Bericht: ETA will 2.500 Kilo Sprengstoff übergeben

Fünfeinhalb Jahre nach ihrem Gewaltverzicht will die baskische Untergrundorganisation ETA am kommenden Samstag offiziell ihre Waffen den Behörden übergeben. Dabei handle es sich unter anderem um 55 Pistolen und 2.500 Kilo Sprengstoff, berichtete die spanische Zeitung „El Mundo“ heute unter Berufung auf Verhandlungskreise. Die Waffen seien in Arsenalen im Süden Frankreichs versteckt gewesen.

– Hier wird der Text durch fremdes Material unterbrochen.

--- src/flat_wrapper.sv ---
// flat-port wrapper written by rule: the top's interface ports become plain ports
module wb_burst_splitter_flat import wb_burst_pkg::*;
#(
    parameter int DATA_WIDTH = 32,
    parameter int ADDR_WIDTH = 28
)
  (clk, rst, wbs_cyc, wbs_stb, wbs_we, wbs_adr, wbs_dat_w, wbs_sel, wbs_cti, wbs_bte, wbs_ack, wbs_err, wbs_rty, wbs_dat_r, wbm_cyc, wbm_stb, wbm_we, wbm_adr, wbm_dat_w, wbm_sel, wbm_cti, wbm_bte, wbm_ack, wbm_err, wbm_rty, wbm_dat_r);
  wb_burst_splitter_if #(.DATA_WIDTH(DATA_WIDTH), .ADDR_WIDTH(ADDR_WIDTH)) wbs_i ();
  wb_burst_splitter_if #(.DATA_WIDTH(DATA_WIDTH), .ADDR_WIDTH(ADDR_WIDTH)) wbm_i ();
  input  logic clk;
  input  logic rst;
  input wire logic [$bits(wbs_i.cyc)-1:0] wbs_cyc;
  input wire logic [$bits(wbs_i.stb)-1:0] wbs_stb;
  input wire logic [$bits(wbs_i.we)-1:0] wbs_we;
  input wire logic [$bits(wbs_i.adr)-1:0] wbs_adr;
  input wire logic [$bits(wbs_i.dat_w)-1:0] wbs_dat_w;
  input wire logic [$bits(wbs_i.sel)-1:0] wbs_sel;
  input wire logic [$bits(wbs_i.cti)-1:0] wbs_cti;
  input wire logic [$bits(wbs_i.bte)-1:0] wbs_bte;
  output wire logic [$bits(wbs_i.ack)-1:0] wbs_ack;
  output wire logic [$bits(wbs_i.err)-1:0] wbs_err;
  output wire logic [$bits(wbs_i.rty)-1:0] wbs_rty;
  output wire logic [$bits(wbs_i.dat_r)-1:0] wbs_dat_r;
  output wire logic [$bits(wbm_i.cyc)-1:0] wbm_cyc;
  output wire logic [$bits(wbm_i.stb)-1:0] wbm_stb;
  output wire logic [$bits(wbm_i.we)-1:0] wbm_we;
  output wire logic [$bits(wbm_i.adr)-1:0] wbm_adr;
  output wire logic [$bits(wbm_i.dat_w)-1:0] wbm_dat_w;
  output wire logic [$bits(wbm_i.sel)-1:0] wbm_sel;
  output wire logic [$bits(wbm_i.cti)-1:0] wbm_cti;
  output wire logic [$bits(wbm_i.bte)-1:0] wbm_bte;
  input wire logic [$bits(wbm_i.ack)-1:0] wbm_ack;
  input wire logic [$bits(wbm_i.err)-1:0] wbm_err;
  input wire logic [$bits(wbm_i.rty)-1:0] wbm_rty;
  input wire logic [$bits(wbm_i.dat_r)-1:0] wbm_dat_r;
  assign wbs_i.cyc = wbs_cyc;
  assign wbs_i.stb = wbs_stb;
  assign wbs_i.we = wbs_we;
  assign wbs_i.adr = wbs_adr;
  assign wbs_i.dat_w = wbs_dat_w;
  assign wbs_i.sel = wbs_sel;
  assign wbs_i.cti = wbs_cti;
  assign wbs_i.bte = wbs_bte;
  assign wbs_ack = wbs_i.ack;
  assign wbs_err = wbs_i.err;
  assign wbs_rty = wbs_i.rty;
  assign wbs_dat_r = wbs_i.dat_r;
  assign wbm_cyc = wbm_i.cyc;
  assign wbm_stb = wbm_i.stb;
  assign wbm_we = wbm_i.we;
  assign wbm_adr = wbm_i.adr;
  assign wbm_dat_w = wbm_i.dat_w;
  assign wbm_sel = wbm_i.sel;
  assign wbm_cti = wbm_i.cti;
  assign wbm_bte = wbm_i.bte;
  assign wbm_i.ack = wbm_ack;
  assign wbm_i.err = wbm_err;
  assign wbm_i.rty = wbm_rty;
  assign wbm_i.dat_r = wbm_dat_r;
  wb_burst_splitter #(.DATA_WIDTH(DATA_WIDTH), .ADDR_WIDTH(ADDR_WIDTH)) u_core (.clk(clk), .rst(rst), .wbs(wbs_i), .wbm(wbm_i));
endmodule
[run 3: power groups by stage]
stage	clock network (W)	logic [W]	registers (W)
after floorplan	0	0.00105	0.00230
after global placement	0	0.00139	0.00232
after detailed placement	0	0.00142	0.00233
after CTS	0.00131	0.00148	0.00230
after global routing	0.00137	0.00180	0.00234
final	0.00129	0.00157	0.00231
### src/rtl/reg_bus_arb.sv
// reg_bus_arb: arbitrates two requesters onto a single-outstanding register bus.
// Each accepted transaction runs IDLE -> ISSUE (one-cycle bus strobe), then
// returns to IDLE for a write or passes through CAPT for a read.
// Ports:
//   clk, rst_n                    clock, asynchronous active-low reset
//   reqN_valid/rw/addr/wdata      requester N transaction, held until ready
//   reqN_ready                    combinational acceptance strobe (IDLE only)
//   reqN_done                     one-cycle completion pulse to requester N
//   reqN_rdata                    last read data returned to requester N
//   valid/rw/addr_to_reg/data_to_reg  register-bus request
//   data_in_reg                   register-bus read data, valid the cycle after the strobe
//   busy                          high whenever the FSM is not in IDLE
module reg_bus_arb #(
  parameter bit PRIO_FIX = 1'b0,
  localparam int unsigned AW = 4,
  localparam int unsigned DW = 8
) (
  input  logic          clk,
  input  logic          rst_n,
  input  logic          req0_valid,
  input  logic          req0_rw,
  input  logic [AW-1:0] req0_addr,
  input  logic [DW-1:0] req0_wdata,
  input  logic          req1_valid,
  input  logic          req1_rw,
  input  logic [AW-1:0] req1_addr,
  input  logic [DW-1:0] req1_wdata,
  output logic          req0_ready,
  output logic          req1_ready,
  output logic          req0_done,
  output logic          req1_done,
  output logic [DW-1:0] req0_rdata,
  output logic [DW-1:0] req1_rdata,
  output logic          valid,
  output logic          rw,
  output logic [AW-1:0] addr_to_reg,
  output logic [DW-1:0] data_to_reg,
  input  logic [DW-1:0] data_in_reg,
  output logic          busy
);

  typedef enum logic [1:0] {IDLE, ISSUE, CAPT} state_e;

  state_e        state_q, state_d;
  logic          owner_q;
  logic          last_q;
  logic          rw_q;
  logic [AW-1:0] addr_q;
  logic [DW-1:0] wdata_q;
  logic [DW-1:0] rdata0_q, rdata1_q;
  logic          done0_q, done0_d;
  logic          done1_q, done1_d;
  logic          pick1;
  logic          accept;
  logic          ready0, ready1;
  logic          capt_en;

  // Winner selection: fixed priority favours req0; round-robin favours the
  // requester that did not win last time when both are pending.
  always_comb begin
    if (PRIO_FIX) pick1 = req1_valid & ~req0_valid;
    else          pick1 = req1_valid & (~req0_valid | ~last_q);
  end

  // Next-state, acceptance and completion decode.
  always_comb begin
    state_d = state_q;
    accept  = 1'b0;
    ready0  = 1'b0;
    ready1  = 1'b0;
    done0_d = 1'b0;
    done1_d = 1'b0;
    capt_en = 1'b0;
    case (state_q)
      IDLE: begin
        // rst_n gating keeps ready low while reset is held
        if ((req0_valid | req1_valid) && rst_n) begin
          accept  = 1'b1;
          ready0  = ~pick1;
          ready1  = pick1;
          state_d = ISSUE;
        end
      end
      ISSUE: begin
        if (rw_q) begin
          state_d = IDLE;
          done0_d = ~owner_q;
          done1_d = owner_q;
        end else begin
          state_d = CAPT;
        end
      end
      CAPT: begin
        state_d = IDLE;
        capt_en = 1'b1;
        done0_d = ~owner_q;
        done1_d = owner_q;
      end
      default: state_d = IDLE;
    endcase
  end

  // State and completion pulses.
  always_ff @(posedge clk or negedge rst_n) begin
    if (!rst_n) begin
      state_q <= IDLE;
      done0_q <= 1'b0;
      done1_q <= 1'b0;
    end else begin
      state_q <= state_d;
      done0_q <= done0_d;
      done1_q <= done1_d;
    end
  end

  // Captured transaction; these registers also drive the bus, so the bus
  // fields hold their last values outside ISSUE.
  always_ff @(posedge clk or negedge rst_n) begin
    if (!rst_n) begin
      owner_q <= 1'b0;
      last_q  <= 1'b1;
      rw_q    <= 1'b0;
      addr_q  <= '0;
      wdata_q <= '0;
    end else if (accept) begin
      owner_q <= pick1;
      last_q  <= pick1;
      rw_q    <= pick1 ? req1_rw    : req0_rw;
      addr_q  <= pick1 ? req1_addr  : req0_addr;
      wdata_q <= pick1 ? req1_wdata : req0_wdata;
    end
  end

  // Read data returns only to the owning requester.
  always_ff @(posedge clk or negedge rst_n) begin
    if (!rst_n) begin
      rdata0_q <= '0;
      rdata1_q <= '0;
    end else if (capt_en) begin
      if (owner_q) rdata1_q <= data_in_reg;
      else         rdata0_q <= data_in_reg;
    end
  end

  assign req0_ready  = ready0;
  assign req1_ready  = ready1;
  assign req0_done   = done0_q;
  assign req1_done   = done1_q;
  assign req0_rdata  = rdata0_q;
  assign req1_rdata  = rdata1_q;
  assign valid       = (state_q == ISSUE);
  assign rw          = rw_q;
  assign addr_to_reg = addr_q;
  assign data_to_reg = wdata_q;
  assign busy        = (state_q != IDLE);

endmodule

### config.mk
export PLATFORM = sky130hd
export DESIGN_NAME = reg_bus_arb
export DESIGN_NICKNAME = d
export VERILOG_FILES = /design/src/rtl/reg_bus_arb.sv
export SDC_FILE = /design/constraint.sdc
export NUM_CORES = 1
export LEC_CHECK = 0
export CORE_AREA = 5 5 69 71
export CTS_BUF_LIST = sky130_fd_sc_hd__clkbuf_16
export DETAILED_ROUTE_END_ITERATION = 12
export DIE_AREA = 0 0 74 76
export PLACE_DENSITY_LB_ADDON = 0.25
export SYNTH_ARGS = -nofsm -noshare
export SYNTH_HDL_FRONTEND = slang
export SYNTH_SLANG_ARGS = --single-unit
### constraint.sdc
create_clock -name clk -period 1.88 [get_ports clk]
set_clock_uncertainty 0.2 [all_clocks]
set_input_delay 0.376 -clock clk [delete_from_list [all_inputs] [get_ports clk]]
set_output_delay 0.376 -clock clk [all_outputs]
set_load 0.01 [all_outputs]
==> Flow_metrics.wiki, run 1 <==
{| class="wikitable"
! Metric !! Value
|-
| WHS || -2.55 ps
|-
| Failing checks || hold timing
|-
| Standard cell area after detailed placement || 0.00242 sq mm
|-
| Portion of the post-synthesis area used by sequential elements || 56.4%
|-
| Final Instance Area || ~0.0027 sq mm
|-
| FP Rows || 24
|-
| Number of antenna diodes || 0
|-
| Minimum period implied by the final worst setup slack || approximately 1900 ps
|-
| Cell type with the highest occurrence count on the critical path || inv_2
|-
| Post-route antenna net violation count || 0
|-
| Core Box Area || 0.00417 sq mm
|-
| Most common cell after layout, fill and taps aside || clkdlybuf4s50_1
|-
| Starting Density || 37.3%
|-
| Number of design rule violations left after detail routing || 0
|-
| Setup repair after global routing missed its margin || true
|-
| Critical path fanouts, max || 3
|-
| Pin count of the biggest net entering global routing || 26
|-
| Ratio of total power to cell area || 1660 mW/mm^2
|-
| Syn Nets || roughly 180
|-
| Final-report hold violation count || 6
|-
| Count of maximum capacitance violations || 0
|-
| Synthesized flop and latch total || 35
|-
| Category of the worst setup path launch point || register
|-
| Detailed Place HPWL || 3.12 mm
|-
| Number of buffers added on ports || 72
|-
| Result of the run || finished, violations left
|-
| GR Util All Layers || 16.1%
|-
| Slew at the pin closest to its max-slew limit || roughly 340 ps
|-
| Delay of the slowest cell on the worst path || between 300 and 400 ps
|-
| Total clock sinks || 35
|-
| Filler cell count || 311
|-
| Timing-limited maximum frequency || 0.532 GHz
|-
| Post-synth cell types || 21
|-
| Kind of capture point of the worst setup path || output pin
|-
| Max transition margin || 77.5%
|-
| H-tree lvl count || 2
|-
| Cell type group with the largest total delay on the critical path || flip-flops
|-
| Setup-failing EPs final || 0
|-
| Mapped Area || 0.00156 sq mm
|-
| Die extent in y || between 70 and 80 um
|-
| Class of the most critical setup path || register to output pin
|-
| Post-route clock period utilization || 99.9%
|-
| Critical path required time || 1300 ps
|-
| Aggregate routed wire length || ~4.2 mm
|-
| Die width || 74 um
|-
| Maximum ir drop on the vdd rail || approximately 0.7 mV
|-
| Die area || around 0.0056 sq mm
|-
| Layout overhead on the synthesized area || 71.6%
|-
| LEAKAGE || approximately 1.2 nW
|-
| Number of placed I/O pins || 73
|-
| Total clock buffers created by CTS || 5
|-
| Starting DRT DRC Count || 34
|-
| Slowest-stage cell, CP || dfrtp_1
|-
| Total number of nets in the final design || 276
|-
| Classification of the worst-slack hold path || input pin to async pin
|-
| Commonest non-fill, non-tap cells in the layout || 65 x clkdlybuf4s50_1, 34 x dfrtp_1, 29 x a21oi_1
|-
| Via count of the first global-routing pass || between 1000 and 1500
|-
| CP Data Arrival Time || around 1300 ps
|-
| Skew-Pair Late Insertion Delay || between 200 and 300 ps
|-
| Mean instance size in the synthesized netlist || ~11 sq um
|-
| TritonCTS clock tree || yes
|-
| Library cell used as clock root buffer || clkbuf_16
|-
| Number of warnings issued by yosys || 0
|-
| Fraction of layout cells with a size suffix above 1 || 26.4%
|-
| Via density per instance || 4.68
|-
| Cell-by-cell trace of the critical path || inv_2 -> ha_4 -> o211a_4 -> nand2_2 -> inv_2 -> buf_6
|-
| Wire length of the first global-routing pass || 7.03 mm
|-
| Accumulated negative setup slack || 0 ps
|-
| Via count || about 1300
|-
| Post-Place Setup Slack || -618 ps
|-
| Total overflow reported by the global router || 0
|-
| Final Worst Setup Slack || 1.35 ps
|-
| Number of max-slew violations in the final report || 0
|-
| Initial antenna violation count || 0
|-
| Weighted congestion reported at the end of routability-driven placement || 0.808
|-
| CTS clk-pin slew, worst paths || 50 ps
|-
| Buffer and inverter count on the worst path || 3
|-
| Total iterations of the first detailed-routing run || 3
|-
| Number of buffers on the longest clock path || 2
|-
| Gate Count Post-Synth || 139
|-
| WL per Instance || 14.6 um
|}
-- report_power, final --
group	total, mW	switching, mW	internal (mW)	leakage, nW
registers	1.34	0.206	1.13	0.407
logic	2.04	0.822	1.22	0.671
clock network	1.05	0.297	0.754	0.0952
total	4.43	1.32	3.10	1.17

Zusätzlich würden Teile wie Zeitzünder ausgehändigt, die für Sprengsätze verwendet werden. Die vor wenigen Wochen angekündigte Entwaffnung soll in der Nähe der Stadt Bayonne im französischen Teil des Baskenlandes stattfinden. Neben Experten der „Kommission zur Verifizierung des ETA-Waffenstillstandes“ werde auch eine Gruppe baskischer Linksnationalisten daran teilnehmen, hieß es.

Experten vermuten weitere Arsenale

Anti-Terror-Experten in Spanien betonten aber, dass die ETA über weitere Arsenale verfügen müsse. Sie bezweifelten, dass die Gruppe auch solche Waffen abgebe, die für Attentate genutzt wurden und daher neue Ermittlungen erlauben würden.

Die Separatistenorganisation, die seit den 1960er Jahren mehr als 800 Menschen getötet hat, führte jahrzehntelang einen blutigen Kampf für ein unabhängiges Baskenland. Im Oktober 2011 verkündete sie ihren Gewaltverzicht. Bisher hatte sie aber weder ihre Waffen abgegeben noch ihre Strukturen im Untergrund aufgelöst.